The available measures (which are not mutually exclusive) may be used in parallel or one after the other but without following any automatic sequence, which means that one or more of the escalation framework steps can be skipped if the severity of the findings or (unsatisfactory) progress of the remediation process so requires. Usually, as the escalation proceeds the set of available tools narrows down. For example, whereas the ECB may first use a recommendation to invite a bank to prepare an action plan to address a certain set of shortcomings, certain aspects of that plan or other specific measures may be made enforceable through the imposition of binding requirements if previous engagements have been unsuccessful. As the use of the escalation framework relies on supervisory judgement and depends on the specific circumstances, the request for an action plan may be imposed as a binding requirement from the outset, with or without necessarily specifying its content. On other occasions the severity of the findings or the behaviour of the bank may justify immediately adopting enforcement measures or imposing sanctions, in parallel with the use of supervisory measures.
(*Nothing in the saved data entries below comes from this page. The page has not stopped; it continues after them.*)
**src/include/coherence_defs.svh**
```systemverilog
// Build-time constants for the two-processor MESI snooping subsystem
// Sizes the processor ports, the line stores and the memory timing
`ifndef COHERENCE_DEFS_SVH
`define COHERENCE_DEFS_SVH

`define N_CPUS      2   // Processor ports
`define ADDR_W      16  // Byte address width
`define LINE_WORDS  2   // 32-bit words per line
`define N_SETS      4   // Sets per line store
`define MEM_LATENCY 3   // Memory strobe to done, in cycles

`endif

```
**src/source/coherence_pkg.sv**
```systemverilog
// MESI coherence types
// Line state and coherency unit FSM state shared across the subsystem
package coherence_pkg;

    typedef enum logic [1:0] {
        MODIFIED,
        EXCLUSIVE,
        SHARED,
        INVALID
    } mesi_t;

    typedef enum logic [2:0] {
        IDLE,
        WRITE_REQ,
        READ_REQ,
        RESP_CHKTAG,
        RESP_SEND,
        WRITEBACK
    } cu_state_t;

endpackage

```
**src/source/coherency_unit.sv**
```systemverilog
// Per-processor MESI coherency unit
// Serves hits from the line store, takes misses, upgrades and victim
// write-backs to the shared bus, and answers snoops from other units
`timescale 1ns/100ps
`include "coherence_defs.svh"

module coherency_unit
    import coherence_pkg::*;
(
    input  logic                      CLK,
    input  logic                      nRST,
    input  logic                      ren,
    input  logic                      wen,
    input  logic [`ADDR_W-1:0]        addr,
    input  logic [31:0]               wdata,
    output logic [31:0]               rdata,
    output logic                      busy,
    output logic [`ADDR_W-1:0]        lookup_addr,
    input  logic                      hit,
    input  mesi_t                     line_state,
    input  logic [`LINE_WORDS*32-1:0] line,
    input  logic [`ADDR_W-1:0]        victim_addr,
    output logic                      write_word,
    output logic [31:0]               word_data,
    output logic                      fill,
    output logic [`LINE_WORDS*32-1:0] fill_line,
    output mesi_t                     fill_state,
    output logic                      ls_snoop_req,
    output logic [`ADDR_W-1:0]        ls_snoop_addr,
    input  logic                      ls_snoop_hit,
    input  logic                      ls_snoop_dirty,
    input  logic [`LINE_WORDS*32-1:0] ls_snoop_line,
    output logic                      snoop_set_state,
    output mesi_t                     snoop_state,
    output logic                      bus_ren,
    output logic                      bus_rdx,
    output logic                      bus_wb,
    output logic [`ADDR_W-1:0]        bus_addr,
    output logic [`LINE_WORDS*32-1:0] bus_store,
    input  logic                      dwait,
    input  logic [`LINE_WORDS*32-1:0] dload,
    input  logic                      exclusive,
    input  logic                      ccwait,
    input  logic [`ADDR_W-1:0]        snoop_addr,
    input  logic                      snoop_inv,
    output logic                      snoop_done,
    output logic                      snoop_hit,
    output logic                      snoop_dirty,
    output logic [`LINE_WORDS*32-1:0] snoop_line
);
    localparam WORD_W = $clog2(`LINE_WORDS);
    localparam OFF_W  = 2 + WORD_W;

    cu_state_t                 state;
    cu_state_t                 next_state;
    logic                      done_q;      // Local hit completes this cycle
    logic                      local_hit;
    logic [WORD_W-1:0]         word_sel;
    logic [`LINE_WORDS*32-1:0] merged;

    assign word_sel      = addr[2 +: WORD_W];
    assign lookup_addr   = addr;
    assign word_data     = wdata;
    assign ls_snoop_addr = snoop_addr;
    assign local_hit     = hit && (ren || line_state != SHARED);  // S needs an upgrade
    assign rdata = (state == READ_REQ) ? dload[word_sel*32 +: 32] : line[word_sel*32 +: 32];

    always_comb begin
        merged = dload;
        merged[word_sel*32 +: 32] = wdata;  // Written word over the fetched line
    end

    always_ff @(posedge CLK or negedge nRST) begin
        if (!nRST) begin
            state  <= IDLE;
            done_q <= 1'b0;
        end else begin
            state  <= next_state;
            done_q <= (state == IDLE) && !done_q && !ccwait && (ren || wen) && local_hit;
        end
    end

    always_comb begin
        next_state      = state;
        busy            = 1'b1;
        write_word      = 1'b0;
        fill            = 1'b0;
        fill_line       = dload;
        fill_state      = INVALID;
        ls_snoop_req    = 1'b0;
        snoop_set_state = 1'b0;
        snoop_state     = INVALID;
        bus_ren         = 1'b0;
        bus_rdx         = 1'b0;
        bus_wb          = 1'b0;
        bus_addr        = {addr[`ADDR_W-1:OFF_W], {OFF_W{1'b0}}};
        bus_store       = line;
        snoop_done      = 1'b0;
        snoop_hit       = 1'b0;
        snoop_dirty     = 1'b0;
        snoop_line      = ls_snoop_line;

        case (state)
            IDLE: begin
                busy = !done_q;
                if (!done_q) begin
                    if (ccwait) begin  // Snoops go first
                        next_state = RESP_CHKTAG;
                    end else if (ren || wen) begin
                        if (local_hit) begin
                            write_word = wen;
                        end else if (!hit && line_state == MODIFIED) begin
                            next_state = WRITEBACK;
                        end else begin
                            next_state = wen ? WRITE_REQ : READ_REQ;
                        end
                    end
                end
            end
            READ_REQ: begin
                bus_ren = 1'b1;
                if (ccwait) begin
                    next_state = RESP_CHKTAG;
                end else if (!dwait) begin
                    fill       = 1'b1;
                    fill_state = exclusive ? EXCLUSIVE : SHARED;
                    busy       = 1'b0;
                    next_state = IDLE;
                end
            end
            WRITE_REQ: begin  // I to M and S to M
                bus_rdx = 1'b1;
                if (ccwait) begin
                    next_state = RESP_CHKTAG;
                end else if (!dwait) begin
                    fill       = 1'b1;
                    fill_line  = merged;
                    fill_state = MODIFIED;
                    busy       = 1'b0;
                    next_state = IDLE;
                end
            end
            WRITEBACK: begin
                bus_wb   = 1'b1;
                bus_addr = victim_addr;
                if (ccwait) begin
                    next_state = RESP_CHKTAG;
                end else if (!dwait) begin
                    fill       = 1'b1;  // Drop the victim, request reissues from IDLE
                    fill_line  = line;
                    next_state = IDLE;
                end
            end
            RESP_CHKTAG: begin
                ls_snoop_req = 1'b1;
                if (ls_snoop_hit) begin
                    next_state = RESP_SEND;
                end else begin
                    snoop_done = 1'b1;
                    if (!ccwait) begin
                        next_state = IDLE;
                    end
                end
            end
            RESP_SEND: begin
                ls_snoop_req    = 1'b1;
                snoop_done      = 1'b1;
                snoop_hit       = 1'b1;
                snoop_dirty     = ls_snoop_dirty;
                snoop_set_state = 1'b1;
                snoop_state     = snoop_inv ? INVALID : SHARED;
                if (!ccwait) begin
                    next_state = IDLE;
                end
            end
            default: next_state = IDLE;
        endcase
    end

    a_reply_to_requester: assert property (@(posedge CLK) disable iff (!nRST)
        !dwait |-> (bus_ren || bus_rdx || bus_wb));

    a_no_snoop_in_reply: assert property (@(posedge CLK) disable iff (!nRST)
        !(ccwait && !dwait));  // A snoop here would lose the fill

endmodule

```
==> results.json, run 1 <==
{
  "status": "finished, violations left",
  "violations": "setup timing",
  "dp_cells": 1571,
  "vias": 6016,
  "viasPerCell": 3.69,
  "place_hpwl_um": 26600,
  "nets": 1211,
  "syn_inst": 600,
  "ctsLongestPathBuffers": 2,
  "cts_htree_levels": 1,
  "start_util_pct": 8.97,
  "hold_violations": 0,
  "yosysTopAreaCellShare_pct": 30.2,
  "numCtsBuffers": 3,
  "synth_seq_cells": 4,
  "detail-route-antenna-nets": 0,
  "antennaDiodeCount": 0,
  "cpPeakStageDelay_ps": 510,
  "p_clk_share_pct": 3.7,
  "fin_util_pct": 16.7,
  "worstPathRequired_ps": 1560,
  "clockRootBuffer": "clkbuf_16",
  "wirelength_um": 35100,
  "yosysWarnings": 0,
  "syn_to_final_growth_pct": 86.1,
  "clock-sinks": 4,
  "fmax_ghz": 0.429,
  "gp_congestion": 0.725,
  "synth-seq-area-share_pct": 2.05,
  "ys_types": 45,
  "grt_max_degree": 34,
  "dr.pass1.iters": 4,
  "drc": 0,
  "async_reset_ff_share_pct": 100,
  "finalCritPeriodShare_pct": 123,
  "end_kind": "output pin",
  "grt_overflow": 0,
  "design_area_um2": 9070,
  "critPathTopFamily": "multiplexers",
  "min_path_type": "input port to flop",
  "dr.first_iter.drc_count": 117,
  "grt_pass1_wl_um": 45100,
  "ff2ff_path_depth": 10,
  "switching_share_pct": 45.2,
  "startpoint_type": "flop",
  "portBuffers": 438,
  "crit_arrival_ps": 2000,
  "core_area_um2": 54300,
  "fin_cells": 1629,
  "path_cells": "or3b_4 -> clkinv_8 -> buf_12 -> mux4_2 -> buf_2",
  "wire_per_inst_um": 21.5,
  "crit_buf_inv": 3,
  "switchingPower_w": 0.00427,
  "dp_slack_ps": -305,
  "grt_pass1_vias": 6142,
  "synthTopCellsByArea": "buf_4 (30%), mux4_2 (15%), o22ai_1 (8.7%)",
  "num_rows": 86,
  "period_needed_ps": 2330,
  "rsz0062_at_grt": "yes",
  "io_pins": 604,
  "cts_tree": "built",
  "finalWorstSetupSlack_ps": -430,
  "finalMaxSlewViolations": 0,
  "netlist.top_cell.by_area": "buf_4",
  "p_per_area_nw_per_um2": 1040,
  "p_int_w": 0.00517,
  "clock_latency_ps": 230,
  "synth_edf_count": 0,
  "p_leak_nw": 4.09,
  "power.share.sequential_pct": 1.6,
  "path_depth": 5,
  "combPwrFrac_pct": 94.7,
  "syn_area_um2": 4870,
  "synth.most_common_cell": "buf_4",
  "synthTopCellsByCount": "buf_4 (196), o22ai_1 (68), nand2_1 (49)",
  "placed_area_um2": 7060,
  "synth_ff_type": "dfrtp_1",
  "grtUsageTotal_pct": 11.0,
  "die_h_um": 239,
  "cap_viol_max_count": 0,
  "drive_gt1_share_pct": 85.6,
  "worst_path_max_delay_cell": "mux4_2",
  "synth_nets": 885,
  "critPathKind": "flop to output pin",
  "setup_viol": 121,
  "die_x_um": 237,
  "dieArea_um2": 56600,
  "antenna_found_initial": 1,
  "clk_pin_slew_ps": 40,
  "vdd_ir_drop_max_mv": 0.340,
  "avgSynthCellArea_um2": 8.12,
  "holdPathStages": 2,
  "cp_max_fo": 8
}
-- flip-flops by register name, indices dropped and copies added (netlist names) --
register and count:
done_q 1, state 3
--- config.mk ---
export PLATFORM = sky130hd
export DESIGN_NAME = ahbDecoder
export DESIGN_NICKNAME = d
export VERILOG_FILES = /design/src/source/ahbMemPkg.sv /design/src/source/ahbDecoder.sv
export SDC_FILE = /design/constraint.sdc
export NUM_CORES = 1
export LEC_CHECK = 0
export BUFFER_PORTS_ARGS = -buffer_cell sky130_fd_sc_hd__buf_2
export CAP_MARGIN = 20
export CORE_UTILIZATION = 21
export DETAILED_ROUTE_END_ITERATION = 6
export GPL_ROUTABILITY_DRIVEN = 0
export PLACE_DENSITY = 0.72
export SLEW_MARGIN = 10
export SYNTH_ARGS = -nofsm -noshare
export SYNTH_HDL_FRONTEND = slang
export SYNTH_SLANG_ARGS = --single-unit
--- constraint.sdc ---
create_clock -name HCLK -period 1.4 [get_ports HCLK]
set_clock_uncertainty 0.05 [all_clocks]
set_input_delay 0.21 -clock HCLK [delete_from_list [all_inputs] [get_ports HCLK]]
set_output_delay 0.21 -clock HCLK [all_outputs]
set_load 0.01 [all_outputs]
$ cat src/ram_clear.sv
// Memory clear sweep with work RAM power-up pattern
`timescale 1ns/10ps

module ram_clear #(
	parameter int FILL_ADDR_BITS = 17
) (
	input  logic                      clk_sys,
	input  logic                      reset,
	input  logic                      download_start,
	input  logic [1:0]                wram_init,
	output logic                      clearing,
	output logic [FILL_ADDR_BITS-1:0] fill_addr,
	output logic [7:0]                wram_fill_data
);

	// ==================================================
	// Sweep counter
	// ==================================================

	always_ff @(posedge clk_sys) begin
		if (reset) begin
			clearing  <= 1'b0;
			fill_addr <= '0;
		end else begin
			if (download_start) begin
				clearing  <= 1'b1;
				fill_addr <= '0;
			end else begin
				// One pass over the whole range
				if (&fill_addr)
					clearing <= 1'b0;
				if (clearing)
					fill_addr <= fill_addr + 1'b1;
				else
					fill_addr <= '0;
			end
		end
	end

	// ==================================================
	// Fill pattern
	// ==================================================

	always_comb begin
		case (wram_init)
			snes_cart_pkg::WRAM_INIT_9966:
				wram_fill_data = (fill_addr[8] ^ fill_addr[2]) ?
					snes_cart_pkg::FILL_66 : snes_cart_pkg::FILL_99;
			snes_cart_pkg::WRAM_INIT_00FF:
				wram_fill_data = (fill_addr[9] ^ fill_addr[0]) ?
					snes_cart_pkg::FILL_FF : snes_cart_pkg::FILL_00;
			snes_cart_pkg::WRAM_INIT_55:
				wram_fill_data = snes_cart_pkg::FILL_55;
			default:
				wram_fill_data = snes_cart_pkg::FILL_FF;
		endcase
	end

	a_idle_addr_zero : assert property (
		@(posedge clk_sys) disable iff (reset)
		!clearing |-> fill_addr == '0
	);

endmodule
When moving through the escalation framework, supervisors also bear in mind a set of principles which ensure the effective identification, issuance and remediation of their findings and measures (as explained in this speech by the Vice-Chair). Specifically, when issues are detected in a bank:

  • supervisors start by identifying the underlying root causes of those issues, which allows them to aggregate their findings around those causes, rather than simply tackling their consequences;

  • supervisors use the principle of proportionality to prioritise their focus and adjust the level of supervisory intensity to the severity of the issues and the circumstances surrounding them;
  • supervisors formulate their supervisory actions with clear intended outcomes and communicate their expectations to banks, ensuring that banks know what is expected and by when;
  • once measures have been communicated, supervisors monitor their implementation and verify the extent to which banks are committed to following up and remediating them properly within the allocated time – in this part of the process, regular interactions with banks are common and tend to be more frequent for the higher-severity issues;
  • when banks do not address issues at the expected pace, thereby not fully meeting supervisory expectations, supervisors stand ready to escalate and take stricter action to ensure prompt and effective remediation;
  • depending on the complexity of the findings, supervisors plan out potential escalation strategies from the outset, preparing for further action(s) when needed and ensuring there is clear communication with banks on the potential consequences of not complying with supervisory measures. 

Administrative review

ECB decisions that impose supervisory measures may be reviewed by the Administrative Board of Review at the request of the bank concerned.